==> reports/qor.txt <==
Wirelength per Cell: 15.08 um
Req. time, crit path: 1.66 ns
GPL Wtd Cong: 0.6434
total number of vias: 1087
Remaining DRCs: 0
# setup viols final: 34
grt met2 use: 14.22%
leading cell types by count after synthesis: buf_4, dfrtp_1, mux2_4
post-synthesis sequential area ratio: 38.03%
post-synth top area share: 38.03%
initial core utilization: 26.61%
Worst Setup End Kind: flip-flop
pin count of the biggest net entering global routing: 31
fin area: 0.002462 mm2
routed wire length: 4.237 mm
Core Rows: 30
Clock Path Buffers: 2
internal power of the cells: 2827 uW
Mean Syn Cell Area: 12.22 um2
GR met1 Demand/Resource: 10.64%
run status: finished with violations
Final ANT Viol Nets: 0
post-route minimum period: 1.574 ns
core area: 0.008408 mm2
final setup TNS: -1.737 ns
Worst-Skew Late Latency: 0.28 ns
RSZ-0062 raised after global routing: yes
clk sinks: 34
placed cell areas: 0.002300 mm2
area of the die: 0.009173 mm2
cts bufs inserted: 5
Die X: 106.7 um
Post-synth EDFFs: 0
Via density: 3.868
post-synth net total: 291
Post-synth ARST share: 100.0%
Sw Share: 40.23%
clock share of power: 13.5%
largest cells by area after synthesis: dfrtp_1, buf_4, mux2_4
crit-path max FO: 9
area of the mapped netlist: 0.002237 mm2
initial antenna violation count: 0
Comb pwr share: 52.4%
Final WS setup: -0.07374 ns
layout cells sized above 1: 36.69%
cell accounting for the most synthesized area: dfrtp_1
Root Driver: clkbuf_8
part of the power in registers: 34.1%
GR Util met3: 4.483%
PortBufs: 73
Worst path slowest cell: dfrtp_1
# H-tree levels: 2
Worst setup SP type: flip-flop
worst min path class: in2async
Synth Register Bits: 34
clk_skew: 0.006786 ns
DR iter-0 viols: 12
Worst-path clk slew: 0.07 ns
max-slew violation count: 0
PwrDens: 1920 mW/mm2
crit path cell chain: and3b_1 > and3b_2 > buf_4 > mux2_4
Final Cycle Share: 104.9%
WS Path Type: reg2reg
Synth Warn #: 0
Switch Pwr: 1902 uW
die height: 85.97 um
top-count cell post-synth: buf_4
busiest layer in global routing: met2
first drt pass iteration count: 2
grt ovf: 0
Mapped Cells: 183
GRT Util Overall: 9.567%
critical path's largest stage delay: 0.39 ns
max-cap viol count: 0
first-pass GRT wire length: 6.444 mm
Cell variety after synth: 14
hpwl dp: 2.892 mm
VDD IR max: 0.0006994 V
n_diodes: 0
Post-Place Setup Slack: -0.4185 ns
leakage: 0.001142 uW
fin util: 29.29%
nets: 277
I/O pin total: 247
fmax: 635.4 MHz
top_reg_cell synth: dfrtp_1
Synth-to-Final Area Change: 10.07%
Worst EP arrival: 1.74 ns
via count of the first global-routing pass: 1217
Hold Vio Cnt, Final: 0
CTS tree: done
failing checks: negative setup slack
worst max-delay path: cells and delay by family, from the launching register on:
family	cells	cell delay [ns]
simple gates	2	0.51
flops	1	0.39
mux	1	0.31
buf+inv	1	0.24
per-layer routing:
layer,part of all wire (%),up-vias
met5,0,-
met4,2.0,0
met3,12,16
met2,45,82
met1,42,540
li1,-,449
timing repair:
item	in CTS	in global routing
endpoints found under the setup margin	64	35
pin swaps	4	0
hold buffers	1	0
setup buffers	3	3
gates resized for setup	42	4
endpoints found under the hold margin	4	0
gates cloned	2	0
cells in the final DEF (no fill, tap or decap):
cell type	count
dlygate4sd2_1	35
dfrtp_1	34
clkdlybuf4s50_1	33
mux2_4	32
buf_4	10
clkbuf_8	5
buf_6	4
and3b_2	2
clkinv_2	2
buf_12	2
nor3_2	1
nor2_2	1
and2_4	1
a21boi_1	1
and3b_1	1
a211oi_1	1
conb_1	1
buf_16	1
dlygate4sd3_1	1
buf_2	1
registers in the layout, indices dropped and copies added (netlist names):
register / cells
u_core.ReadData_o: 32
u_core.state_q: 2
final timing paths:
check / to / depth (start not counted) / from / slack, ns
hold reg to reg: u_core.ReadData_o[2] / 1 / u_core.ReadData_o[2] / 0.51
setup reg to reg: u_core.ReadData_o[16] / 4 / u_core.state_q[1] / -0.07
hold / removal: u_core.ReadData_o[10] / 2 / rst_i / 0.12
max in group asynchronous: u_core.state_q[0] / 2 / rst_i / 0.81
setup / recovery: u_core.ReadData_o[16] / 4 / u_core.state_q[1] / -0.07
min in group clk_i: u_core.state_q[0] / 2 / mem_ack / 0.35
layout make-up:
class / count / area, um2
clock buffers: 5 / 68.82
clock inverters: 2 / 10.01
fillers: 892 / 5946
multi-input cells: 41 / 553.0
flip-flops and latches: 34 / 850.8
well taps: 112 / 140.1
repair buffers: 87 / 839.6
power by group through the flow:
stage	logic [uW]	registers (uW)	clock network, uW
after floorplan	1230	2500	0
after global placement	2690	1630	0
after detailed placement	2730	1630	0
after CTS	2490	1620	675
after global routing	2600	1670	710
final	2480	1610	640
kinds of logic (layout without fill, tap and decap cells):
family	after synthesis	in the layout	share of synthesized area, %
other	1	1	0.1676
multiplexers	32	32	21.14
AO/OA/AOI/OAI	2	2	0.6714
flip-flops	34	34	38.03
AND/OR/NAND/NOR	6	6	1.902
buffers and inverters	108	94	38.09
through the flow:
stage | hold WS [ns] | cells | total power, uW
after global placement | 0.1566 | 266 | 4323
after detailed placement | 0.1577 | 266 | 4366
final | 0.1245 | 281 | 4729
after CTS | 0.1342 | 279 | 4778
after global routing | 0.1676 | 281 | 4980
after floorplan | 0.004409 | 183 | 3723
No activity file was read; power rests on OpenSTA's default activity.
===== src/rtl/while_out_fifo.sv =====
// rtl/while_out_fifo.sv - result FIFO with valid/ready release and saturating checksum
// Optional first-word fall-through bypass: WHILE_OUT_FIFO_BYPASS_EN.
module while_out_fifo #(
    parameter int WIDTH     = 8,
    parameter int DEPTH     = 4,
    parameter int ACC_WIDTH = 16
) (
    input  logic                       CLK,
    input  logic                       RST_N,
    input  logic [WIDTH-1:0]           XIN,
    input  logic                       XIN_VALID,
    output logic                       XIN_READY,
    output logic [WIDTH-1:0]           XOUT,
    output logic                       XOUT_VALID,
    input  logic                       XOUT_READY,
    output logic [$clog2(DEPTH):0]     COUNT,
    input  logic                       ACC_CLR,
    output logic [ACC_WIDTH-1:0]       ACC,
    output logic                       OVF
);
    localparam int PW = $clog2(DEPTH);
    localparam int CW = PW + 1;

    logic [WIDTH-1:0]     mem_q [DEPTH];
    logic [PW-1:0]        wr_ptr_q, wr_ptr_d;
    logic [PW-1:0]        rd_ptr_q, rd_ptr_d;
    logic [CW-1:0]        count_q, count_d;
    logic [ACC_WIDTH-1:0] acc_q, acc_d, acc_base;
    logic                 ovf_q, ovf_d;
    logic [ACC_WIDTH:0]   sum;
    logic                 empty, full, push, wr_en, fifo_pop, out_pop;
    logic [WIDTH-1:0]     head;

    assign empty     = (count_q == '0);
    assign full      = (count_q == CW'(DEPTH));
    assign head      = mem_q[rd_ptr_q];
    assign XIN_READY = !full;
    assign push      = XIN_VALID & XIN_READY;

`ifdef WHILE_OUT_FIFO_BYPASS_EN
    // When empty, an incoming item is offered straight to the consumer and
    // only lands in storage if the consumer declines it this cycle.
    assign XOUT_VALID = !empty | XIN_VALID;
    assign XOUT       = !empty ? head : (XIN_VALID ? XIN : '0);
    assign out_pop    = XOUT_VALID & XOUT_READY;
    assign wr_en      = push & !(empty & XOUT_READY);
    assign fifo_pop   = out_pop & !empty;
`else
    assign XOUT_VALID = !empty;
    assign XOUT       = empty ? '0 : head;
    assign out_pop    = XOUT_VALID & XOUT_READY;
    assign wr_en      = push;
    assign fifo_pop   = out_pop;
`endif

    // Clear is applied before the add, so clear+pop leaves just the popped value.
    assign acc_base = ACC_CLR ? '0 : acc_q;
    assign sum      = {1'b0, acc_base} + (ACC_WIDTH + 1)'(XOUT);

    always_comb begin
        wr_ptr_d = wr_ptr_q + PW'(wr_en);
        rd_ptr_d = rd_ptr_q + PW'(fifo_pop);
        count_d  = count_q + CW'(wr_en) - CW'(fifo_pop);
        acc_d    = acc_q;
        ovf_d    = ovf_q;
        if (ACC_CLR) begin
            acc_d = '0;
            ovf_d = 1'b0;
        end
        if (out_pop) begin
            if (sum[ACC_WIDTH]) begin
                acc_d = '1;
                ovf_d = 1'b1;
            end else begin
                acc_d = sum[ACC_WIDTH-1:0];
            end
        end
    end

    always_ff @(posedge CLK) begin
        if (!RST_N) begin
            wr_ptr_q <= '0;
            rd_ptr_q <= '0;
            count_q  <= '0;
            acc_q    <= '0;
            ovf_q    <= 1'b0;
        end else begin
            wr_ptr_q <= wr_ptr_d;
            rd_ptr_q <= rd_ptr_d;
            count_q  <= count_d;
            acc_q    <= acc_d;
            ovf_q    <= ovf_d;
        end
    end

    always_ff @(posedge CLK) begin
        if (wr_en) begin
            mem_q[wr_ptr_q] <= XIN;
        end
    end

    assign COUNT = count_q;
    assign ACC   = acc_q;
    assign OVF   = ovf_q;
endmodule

________________

• **Task to carry out**
Gather up every line in the data above that contains the word "delay", copying each one.

• **Answer below**
critical path's largest stage delay: 0.39 ns
worst max-delay path: cells and delay by family, from the launching register on:
family	cells	cell delay [ns]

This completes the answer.